I'm continuing to notice more and darker hairs on my inner thighs and upper arms and have no complaints.

The biggest change I've noticed is my hair line.  I got a bad haircut two weeks ago that was way too short, and while I still have issues about it, I'm amazed at how it shows that my hair line is no longer the roundest, softest thing ever.  I have just a little bit of squarey-ness going on at the temples, and I love it.  This must have changed since my one year update because I sure was looking for it then, and I'm guessing the higher dose helped.

Also, my acne has basically gone down to nothing and stayed there.  I have one or two nodules or cysts on my face or back at any given time, which is totally manageable for me.  It hasn't been this good in seven years!  Pimples that I do have are on my jaw line and in my eyebrows.  Eyebrow acne has always been a thing I get in hot weather when I'm sweating a lot, but the jaw line stuff gives me hope for sideburns.

The patch of whiskers over a big acne scar hasn't gotten any fiercer, and other hairs on that side have.  I shave all <10 hairs that comprise my sideburns (the majority of which are on the right side of my face for some reason) once a week to keep my face smooth-looking.  Nothing else has grown, and I'm happy with that.

My voice feels like it's continued to deepen, but my recordings are all "noise" without a pattern.  I think the value of this exercise has been expended.

I only notice that my junk has gotten bigger after I get off and it takes a long time to stop being huge.  And by huge I still mean tiny, but it certainly feels huge when it's attached to my pelvis.  I have once again become a pro at wanking, so don't expect more complaining about that being a difficult adjustment.

I got a spike in anxiety at the right time to indicate a cycle was occurring, but I haven't experienced any bleeding, so maybe this is it.  I guess this post is a bit premature, because I won't be able to say anything with confidence for another week or so.

My chesticles have lost density like woah, and I'm very unhappy about it.  I can blame binding all I want (I'm stealth at work for the first time and being awful to my chest so I feel like I'm doing everything I can to preserve that status), but I think the real issue is my dose increase.  I suspect they will regain some structure if I decrease my dose or take a break from T for top surgery, but I'm not sure.

Being upset about my chest deflating has made me rethink my higher dose.  Maybe when I finish this bottle (in about a month), I'll go back to the lower dose at least until I get top surgery so I don't have to worry about disqualifying myself from peri with Dr. Fischer.  Incidentally, I've decided that's definitely what I want, because thinking about not being able to get it makes me really upset.

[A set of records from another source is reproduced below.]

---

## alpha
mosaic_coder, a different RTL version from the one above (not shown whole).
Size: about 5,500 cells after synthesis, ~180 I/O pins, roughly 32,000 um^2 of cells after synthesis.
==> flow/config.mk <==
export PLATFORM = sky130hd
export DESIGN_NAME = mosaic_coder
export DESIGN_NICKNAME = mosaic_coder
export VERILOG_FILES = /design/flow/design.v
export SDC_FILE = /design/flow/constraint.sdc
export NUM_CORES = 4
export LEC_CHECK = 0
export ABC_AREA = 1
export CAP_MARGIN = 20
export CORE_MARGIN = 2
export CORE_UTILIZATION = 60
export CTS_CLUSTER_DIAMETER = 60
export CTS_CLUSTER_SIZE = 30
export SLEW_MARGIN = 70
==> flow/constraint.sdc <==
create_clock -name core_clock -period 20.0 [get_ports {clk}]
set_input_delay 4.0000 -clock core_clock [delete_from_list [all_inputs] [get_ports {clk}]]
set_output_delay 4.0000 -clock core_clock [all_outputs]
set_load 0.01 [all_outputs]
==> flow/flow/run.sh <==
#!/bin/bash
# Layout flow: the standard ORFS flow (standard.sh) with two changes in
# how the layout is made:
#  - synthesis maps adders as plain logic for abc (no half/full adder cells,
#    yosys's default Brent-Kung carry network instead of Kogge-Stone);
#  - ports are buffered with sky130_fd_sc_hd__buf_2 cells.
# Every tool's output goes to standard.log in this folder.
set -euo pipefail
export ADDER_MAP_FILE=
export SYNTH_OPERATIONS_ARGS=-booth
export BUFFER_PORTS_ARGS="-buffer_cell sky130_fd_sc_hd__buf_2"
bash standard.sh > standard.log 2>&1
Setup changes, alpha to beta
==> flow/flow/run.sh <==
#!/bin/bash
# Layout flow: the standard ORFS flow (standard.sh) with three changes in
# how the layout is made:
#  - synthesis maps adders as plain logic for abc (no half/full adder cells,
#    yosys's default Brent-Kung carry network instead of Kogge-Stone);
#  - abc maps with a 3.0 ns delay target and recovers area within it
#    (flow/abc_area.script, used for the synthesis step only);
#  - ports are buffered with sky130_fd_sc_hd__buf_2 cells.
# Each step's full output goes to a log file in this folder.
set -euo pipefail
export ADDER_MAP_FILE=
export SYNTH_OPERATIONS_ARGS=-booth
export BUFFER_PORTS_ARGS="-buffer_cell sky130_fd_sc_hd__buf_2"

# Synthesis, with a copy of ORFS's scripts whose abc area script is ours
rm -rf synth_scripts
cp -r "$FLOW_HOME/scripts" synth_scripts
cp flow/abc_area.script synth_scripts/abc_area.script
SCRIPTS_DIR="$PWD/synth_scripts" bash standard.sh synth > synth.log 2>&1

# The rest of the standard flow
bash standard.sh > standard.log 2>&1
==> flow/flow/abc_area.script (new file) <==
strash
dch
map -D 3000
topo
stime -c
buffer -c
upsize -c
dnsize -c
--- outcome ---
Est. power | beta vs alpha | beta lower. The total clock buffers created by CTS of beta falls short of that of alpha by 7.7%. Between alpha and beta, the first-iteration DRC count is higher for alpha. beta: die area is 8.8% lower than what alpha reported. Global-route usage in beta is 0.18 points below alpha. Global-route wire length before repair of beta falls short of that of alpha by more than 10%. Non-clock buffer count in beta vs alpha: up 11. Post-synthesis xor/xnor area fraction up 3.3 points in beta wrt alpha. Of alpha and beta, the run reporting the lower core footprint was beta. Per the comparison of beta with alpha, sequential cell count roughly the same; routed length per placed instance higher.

However, I'm also having second thoughts about having top surgery at all because I know it will make my partner less attracted to me, and I don't want him to feel locked into an unsatisfying relationship.  I hold out hope that the "goldilocks" binder will make it possible for me to continue binding indefinitely.  Well, that's sufficiently unrelated to T changes that I'm going to stop here!